# [Try it]
Word for word, return the lines from the start of the entries below through the line that has "output logic [31:0]".

◆ ◆ ◆ ◆ ◆ ◆ ◆

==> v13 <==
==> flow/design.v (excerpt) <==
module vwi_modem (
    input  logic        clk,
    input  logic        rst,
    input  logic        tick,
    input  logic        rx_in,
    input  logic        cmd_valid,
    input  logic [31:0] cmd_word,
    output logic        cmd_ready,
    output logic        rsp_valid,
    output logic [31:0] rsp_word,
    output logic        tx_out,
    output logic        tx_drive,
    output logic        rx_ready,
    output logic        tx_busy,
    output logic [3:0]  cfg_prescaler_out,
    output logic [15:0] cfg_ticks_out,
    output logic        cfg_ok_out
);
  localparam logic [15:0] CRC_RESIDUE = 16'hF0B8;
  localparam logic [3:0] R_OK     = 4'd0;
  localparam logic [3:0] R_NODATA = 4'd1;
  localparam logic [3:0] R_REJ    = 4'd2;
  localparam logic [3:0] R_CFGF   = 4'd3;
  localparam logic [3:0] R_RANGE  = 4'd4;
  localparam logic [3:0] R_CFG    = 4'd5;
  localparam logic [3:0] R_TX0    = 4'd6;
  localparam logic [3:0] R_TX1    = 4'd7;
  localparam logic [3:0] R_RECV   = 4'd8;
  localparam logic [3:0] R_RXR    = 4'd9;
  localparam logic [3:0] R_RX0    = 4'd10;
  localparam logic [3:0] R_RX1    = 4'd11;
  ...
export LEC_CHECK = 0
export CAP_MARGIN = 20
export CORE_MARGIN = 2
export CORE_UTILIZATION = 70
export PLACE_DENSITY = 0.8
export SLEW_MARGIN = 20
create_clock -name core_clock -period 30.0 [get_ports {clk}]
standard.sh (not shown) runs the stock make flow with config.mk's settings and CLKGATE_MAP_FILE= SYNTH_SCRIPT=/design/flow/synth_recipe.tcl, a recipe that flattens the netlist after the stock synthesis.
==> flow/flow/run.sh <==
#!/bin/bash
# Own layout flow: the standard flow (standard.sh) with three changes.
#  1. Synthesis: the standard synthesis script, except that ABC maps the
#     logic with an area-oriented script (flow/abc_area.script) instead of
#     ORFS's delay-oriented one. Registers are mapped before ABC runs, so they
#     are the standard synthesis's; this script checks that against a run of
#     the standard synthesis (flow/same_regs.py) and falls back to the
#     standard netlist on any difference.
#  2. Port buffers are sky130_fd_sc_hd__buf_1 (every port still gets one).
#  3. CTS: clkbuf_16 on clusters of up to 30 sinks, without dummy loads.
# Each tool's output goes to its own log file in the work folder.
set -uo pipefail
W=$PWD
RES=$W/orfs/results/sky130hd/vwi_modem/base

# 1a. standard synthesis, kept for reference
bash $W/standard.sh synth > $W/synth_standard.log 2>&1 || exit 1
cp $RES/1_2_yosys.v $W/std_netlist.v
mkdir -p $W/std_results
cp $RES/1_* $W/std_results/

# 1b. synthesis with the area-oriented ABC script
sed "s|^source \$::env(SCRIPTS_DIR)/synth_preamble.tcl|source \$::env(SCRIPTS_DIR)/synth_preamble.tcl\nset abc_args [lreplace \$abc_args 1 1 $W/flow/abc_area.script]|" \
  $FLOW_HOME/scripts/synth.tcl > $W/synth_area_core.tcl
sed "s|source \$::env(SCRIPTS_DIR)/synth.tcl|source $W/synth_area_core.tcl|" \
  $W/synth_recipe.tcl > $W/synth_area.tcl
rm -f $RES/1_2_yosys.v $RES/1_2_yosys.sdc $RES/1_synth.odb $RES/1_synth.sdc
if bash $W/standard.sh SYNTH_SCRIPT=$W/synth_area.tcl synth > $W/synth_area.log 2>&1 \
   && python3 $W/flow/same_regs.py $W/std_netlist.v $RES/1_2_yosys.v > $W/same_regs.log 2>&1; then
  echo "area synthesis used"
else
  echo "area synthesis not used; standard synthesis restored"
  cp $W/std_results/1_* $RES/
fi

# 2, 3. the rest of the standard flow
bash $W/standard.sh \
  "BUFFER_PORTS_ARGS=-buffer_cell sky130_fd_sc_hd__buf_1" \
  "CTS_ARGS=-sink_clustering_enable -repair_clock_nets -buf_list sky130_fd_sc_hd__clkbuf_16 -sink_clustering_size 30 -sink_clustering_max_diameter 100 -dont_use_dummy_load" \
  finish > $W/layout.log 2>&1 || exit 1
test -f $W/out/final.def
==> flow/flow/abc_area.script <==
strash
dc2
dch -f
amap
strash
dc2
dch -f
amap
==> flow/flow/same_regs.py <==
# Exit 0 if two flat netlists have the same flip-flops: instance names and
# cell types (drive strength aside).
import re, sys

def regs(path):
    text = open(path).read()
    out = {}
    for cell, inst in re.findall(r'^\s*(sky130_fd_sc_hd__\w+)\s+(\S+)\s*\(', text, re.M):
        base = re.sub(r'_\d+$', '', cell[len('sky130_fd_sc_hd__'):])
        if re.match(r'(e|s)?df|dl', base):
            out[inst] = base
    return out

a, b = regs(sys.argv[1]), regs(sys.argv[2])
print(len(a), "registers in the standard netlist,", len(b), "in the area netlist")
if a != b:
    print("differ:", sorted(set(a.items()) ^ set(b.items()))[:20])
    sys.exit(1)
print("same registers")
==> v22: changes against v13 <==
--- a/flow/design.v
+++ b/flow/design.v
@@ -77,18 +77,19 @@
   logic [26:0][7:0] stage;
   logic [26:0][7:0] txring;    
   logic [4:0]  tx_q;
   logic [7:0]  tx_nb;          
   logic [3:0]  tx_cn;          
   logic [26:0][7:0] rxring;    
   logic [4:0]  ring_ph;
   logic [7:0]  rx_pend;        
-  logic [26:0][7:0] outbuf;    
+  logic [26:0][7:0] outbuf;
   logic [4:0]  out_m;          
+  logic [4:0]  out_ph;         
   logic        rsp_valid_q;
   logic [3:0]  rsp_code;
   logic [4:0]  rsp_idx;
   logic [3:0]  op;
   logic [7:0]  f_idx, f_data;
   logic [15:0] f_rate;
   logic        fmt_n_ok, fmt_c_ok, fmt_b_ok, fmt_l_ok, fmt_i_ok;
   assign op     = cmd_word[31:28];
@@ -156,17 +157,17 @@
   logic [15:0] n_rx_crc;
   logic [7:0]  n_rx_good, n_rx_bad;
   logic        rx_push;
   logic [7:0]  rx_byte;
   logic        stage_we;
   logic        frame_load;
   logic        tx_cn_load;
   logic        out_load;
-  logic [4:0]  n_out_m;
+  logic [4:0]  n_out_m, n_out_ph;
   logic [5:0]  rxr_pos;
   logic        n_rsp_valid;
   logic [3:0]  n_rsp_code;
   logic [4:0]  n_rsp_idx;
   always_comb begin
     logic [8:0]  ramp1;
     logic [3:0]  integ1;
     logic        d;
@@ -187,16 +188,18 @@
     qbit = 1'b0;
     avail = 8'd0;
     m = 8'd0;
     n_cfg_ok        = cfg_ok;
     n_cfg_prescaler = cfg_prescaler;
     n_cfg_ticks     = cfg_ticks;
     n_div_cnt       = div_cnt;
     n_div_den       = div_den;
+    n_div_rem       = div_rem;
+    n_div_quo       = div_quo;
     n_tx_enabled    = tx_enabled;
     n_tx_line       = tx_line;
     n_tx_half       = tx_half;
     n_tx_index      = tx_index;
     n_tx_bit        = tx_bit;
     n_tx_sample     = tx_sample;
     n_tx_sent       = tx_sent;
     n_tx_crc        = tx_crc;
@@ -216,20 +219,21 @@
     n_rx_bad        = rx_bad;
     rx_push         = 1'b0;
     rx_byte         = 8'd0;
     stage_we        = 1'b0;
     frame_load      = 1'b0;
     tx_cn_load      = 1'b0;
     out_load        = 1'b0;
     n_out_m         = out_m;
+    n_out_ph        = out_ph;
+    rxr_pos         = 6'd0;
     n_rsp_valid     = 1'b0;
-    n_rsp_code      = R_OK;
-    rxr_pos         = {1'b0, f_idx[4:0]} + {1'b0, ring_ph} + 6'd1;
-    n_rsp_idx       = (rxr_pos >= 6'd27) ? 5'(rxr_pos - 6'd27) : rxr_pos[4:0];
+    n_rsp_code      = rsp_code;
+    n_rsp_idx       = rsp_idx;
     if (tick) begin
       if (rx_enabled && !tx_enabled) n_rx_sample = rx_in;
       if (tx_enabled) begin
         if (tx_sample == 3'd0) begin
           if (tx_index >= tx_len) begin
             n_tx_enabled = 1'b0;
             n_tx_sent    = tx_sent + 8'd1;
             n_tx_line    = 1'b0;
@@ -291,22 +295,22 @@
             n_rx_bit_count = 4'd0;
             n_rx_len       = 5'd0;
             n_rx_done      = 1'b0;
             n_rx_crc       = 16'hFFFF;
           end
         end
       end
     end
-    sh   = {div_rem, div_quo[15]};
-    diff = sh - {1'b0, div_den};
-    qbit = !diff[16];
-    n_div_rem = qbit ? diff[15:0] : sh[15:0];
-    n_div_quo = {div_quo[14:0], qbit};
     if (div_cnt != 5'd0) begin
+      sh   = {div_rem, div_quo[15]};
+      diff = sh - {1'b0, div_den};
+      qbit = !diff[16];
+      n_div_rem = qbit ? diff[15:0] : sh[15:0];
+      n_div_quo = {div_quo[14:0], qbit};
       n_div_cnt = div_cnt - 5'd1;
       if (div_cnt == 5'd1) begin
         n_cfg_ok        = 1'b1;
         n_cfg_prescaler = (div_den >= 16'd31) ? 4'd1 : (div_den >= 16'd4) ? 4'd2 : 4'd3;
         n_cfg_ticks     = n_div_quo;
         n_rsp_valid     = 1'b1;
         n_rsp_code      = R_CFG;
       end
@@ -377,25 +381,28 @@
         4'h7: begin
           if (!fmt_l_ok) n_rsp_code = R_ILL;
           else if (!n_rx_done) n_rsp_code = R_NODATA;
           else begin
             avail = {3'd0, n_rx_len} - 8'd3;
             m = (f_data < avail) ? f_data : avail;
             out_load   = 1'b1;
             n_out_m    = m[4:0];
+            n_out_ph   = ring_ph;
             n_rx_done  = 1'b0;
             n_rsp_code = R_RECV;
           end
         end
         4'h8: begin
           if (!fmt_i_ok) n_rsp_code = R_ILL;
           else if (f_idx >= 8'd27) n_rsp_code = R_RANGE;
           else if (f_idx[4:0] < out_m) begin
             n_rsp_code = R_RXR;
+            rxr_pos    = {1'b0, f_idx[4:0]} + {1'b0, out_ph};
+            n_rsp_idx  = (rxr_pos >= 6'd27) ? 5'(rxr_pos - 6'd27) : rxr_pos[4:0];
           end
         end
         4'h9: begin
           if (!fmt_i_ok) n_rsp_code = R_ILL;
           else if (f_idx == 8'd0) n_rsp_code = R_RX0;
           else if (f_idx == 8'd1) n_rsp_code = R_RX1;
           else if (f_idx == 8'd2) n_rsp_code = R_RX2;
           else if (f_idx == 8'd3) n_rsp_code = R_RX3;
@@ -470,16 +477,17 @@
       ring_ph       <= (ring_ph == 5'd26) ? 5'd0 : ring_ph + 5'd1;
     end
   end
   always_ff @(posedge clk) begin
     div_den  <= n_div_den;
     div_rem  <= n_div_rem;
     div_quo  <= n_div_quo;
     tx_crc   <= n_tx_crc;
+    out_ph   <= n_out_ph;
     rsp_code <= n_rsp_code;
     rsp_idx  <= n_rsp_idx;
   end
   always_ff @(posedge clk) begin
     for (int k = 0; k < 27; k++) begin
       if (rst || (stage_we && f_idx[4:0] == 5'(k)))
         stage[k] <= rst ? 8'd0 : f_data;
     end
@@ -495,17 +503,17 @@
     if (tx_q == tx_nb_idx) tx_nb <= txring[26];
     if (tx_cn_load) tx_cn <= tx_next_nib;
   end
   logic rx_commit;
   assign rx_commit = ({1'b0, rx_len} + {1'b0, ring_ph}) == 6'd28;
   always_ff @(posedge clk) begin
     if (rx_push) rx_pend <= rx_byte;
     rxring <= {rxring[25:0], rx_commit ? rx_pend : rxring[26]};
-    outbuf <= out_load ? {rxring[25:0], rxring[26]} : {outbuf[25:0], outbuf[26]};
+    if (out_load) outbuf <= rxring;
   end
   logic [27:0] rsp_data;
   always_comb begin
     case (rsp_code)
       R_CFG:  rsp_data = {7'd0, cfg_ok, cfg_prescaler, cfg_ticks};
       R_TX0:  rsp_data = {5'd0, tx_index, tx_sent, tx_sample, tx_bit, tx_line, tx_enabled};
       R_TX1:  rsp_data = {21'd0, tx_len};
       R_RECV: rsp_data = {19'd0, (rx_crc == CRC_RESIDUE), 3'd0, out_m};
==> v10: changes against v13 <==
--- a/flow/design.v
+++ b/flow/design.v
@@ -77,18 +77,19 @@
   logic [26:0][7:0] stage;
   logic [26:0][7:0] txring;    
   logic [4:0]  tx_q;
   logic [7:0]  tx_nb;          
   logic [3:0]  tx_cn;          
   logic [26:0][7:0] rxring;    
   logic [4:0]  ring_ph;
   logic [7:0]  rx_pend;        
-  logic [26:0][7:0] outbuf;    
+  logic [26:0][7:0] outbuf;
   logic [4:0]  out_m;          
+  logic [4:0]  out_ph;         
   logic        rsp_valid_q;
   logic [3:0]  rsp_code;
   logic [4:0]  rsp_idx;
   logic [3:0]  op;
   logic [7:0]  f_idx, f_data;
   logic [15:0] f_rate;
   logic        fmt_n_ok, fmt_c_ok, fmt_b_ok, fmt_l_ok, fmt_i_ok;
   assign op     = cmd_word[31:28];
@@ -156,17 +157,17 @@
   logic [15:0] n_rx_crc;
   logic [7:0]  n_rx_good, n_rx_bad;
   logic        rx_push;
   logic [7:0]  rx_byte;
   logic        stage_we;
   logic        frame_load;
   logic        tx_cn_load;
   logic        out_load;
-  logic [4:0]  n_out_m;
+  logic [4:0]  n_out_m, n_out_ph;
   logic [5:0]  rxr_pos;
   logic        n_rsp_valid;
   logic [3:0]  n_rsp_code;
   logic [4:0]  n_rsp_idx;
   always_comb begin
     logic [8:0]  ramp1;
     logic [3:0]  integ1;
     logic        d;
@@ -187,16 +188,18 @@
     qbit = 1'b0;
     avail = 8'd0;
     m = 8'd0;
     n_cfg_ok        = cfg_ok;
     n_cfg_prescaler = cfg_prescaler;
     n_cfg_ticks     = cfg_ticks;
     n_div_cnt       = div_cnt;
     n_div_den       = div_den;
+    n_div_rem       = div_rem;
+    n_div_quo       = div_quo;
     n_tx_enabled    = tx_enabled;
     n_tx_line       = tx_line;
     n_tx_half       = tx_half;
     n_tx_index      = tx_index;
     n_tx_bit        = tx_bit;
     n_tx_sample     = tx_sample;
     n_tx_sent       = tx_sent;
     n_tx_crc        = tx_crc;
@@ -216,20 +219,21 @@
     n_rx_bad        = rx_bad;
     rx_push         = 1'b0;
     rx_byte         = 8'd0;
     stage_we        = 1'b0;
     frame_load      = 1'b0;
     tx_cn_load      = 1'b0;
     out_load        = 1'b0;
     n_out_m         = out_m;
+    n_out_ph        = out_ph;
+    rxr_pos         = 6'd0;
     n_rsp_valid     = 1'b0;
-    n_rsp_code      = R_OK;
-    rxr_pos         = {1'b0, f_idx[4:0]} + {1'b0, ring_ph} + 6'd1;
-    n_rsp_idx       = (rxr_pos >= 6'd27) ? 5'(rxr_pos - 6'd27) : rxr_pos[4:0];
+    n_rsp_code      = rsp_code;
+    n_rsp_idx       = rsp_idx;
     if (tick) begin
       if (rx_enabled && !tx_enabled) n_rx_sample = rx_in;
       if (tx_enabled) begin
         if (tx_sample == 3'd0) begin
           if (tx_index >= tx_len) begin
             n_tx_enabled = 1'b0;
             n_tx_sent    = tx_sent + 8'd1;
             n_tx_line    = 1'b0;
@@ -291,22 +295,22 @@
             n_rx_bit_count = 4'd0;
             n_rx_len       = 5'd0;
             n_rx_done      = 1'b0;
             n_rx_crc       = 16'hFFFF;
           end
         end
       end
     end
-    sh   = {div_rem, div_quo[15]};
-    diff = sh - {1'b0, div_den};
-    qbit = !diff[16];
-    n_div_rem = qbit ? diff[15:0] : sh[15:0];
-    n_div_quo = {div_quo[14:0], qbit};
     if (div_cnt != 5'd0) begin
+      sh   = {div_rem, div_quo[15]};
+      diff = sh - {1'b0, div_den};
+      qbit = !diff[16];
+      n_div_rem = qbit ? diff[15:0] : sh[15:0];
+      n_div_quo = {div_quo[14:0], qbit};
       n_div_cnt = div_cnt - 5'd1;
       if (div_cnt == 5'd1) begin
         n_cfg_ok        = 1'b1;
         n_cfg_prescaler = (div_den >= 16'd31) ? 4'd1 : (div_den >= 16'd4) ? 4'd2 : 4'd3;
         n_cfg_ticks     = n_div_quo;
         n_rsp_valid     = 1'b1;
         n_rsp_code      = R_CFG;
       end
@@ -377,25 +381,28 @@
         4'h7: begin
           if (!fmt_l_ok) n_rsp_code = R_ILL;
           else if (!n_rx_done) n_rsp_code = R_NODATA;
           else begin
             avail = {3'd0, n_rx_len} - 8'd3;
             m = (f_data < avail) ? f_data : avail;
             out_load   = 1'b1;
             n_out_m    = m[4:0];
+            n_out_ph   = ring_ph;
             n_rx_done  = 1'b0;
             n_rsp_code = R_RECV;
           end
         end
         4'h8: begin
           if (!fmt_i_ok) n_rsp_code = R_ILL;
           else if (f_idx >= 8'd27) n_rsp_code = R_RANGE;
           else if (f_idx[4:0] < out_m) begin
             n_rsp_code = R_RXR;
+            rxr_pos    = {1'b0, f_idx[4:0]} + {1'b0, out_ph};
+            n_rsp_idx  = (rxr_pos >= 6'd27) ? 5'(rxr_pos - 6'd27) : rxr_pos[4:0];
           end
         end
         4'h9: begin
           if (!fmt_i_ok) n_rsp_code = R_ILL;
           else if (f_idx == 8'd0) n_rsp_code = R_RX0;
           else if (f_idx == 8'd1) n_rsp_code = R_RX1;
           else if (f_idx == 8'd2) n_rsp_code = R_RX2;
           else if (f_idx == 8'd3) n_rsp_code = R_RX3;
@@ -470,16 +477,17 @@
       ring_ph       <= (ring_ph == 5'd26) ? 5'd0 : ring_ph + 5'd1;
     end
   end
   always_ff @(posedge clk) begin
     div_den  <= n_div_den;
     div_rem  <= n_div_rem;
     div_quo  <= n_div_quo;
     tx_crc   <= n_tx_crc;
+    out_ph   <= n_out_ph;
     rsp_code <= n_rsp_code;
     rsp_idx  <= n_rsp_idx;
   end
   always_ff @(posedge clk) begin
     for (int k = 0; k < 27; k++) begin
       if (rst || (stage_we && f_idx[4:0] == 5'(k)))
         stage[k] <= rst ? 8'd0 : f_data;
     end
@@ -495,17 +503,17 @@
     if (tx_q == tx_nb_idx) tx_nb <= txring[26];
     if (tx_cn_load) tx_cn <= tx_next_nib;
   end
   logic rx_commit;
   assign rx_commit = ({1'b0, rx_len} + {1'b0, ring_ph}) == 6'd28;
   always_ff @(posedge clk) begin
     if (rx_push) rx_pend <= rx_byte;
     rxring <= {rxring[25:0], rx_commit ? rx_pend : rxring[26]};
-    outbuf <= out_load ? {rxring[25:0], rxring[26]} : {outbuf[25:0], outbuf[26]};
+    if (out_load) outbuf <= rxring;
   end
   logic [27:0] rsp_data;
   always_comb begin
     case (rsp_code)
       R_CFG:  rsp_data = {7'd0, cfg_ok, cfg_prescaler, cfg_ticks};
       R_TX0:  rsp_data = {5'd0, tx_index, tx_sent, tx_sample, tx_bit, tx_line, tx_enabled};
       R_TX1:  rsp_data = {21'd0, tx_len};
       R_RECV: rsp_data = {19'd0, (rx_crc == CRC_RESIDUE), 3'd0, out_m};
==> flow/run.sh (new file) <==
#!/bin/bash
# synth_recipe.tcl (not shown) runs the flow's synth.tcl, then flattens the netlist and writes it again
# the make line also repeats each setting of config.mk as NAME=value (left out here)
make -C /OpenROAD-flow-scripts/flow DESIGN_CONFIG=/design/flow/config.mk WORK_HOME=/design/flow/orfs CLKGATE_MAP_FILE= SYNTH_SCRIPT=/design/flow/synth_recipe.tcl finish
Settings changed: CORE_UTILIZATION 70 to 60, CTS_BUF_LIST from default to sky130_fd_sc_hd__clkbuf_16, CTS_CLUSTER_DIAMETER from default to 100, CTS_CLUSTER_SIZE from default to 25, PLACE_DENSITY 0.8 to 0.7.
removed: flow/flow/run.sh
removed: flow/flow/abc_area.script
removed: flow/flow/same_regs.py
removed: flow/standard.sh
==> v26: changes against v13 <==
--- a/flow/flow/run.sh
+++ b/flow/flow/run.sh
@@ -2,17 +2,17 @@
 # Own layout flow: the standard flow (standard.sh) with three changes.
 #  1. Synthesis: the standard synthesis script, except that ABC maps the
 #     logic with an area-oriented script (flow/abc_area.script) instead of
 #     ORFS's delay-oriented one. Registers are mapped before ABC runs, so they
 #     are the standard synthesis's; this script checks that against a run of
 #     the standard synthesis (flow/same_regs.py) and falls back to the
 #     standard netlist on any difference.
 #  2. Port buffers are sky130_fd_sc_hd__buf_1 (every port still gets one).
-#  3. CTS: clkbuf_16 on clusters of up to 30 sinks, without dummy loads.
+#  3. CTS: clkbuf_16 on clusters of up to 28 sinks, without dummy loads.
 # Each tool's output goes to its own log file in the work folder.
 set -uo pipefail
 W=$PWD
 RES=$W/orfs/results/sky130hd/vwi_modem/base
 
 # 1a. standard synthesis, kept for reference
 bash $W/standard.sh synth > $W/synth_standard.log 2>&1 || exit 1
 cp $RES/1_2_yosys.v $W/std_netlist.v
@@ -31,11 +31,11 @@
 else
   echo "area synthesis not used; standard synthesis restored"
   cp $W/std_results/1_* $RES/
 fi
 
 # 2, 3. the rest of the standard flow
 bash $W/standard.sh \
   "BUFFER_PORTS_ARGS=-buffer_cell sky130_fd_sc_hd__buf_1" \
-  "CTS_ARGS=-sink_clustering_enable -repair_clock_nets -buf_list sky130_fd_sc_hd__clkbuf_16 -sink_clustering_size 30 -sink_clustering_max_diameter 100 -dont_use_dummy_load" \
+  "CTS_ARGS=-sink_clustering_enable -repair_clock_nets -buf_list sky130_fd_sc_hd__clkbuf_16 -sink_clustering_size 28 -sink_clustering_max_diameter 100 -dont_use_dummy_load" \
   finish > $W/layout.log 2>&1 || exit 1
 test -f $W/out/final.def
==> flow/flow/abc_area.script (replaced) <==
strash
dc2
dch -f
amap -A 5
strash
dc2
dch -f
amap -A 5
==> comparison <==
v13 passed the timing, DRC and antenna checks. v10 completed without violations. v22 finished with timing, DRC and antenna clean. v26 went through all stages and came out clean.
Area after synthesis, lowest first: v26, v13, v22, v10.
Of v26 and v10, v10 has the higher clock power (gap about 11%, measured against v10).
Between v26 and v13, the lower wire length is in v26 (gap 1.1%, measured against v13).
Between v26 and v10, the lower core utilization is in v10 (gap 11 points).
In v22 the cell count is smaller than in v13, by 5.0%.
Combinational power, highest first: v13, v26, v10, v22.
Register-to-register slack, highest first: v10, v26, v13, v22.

◆ ◆ ◆ ◆ ◆ ◆ ◆

# [Answer]
==> v13 <==
==> flow/design.v (excerpt) <==
module vwi_modem (
    input  logic        clk,
    input  logic        rst,
    input  logic        tick,
    input  logic        rx_in,
    input  logic        cmd_valid,
    input  logic [31:0] cmd_word,
    output logic        cmd_ready,
    output logic        rsp_valid,
    output logic [31:0] rsp_word,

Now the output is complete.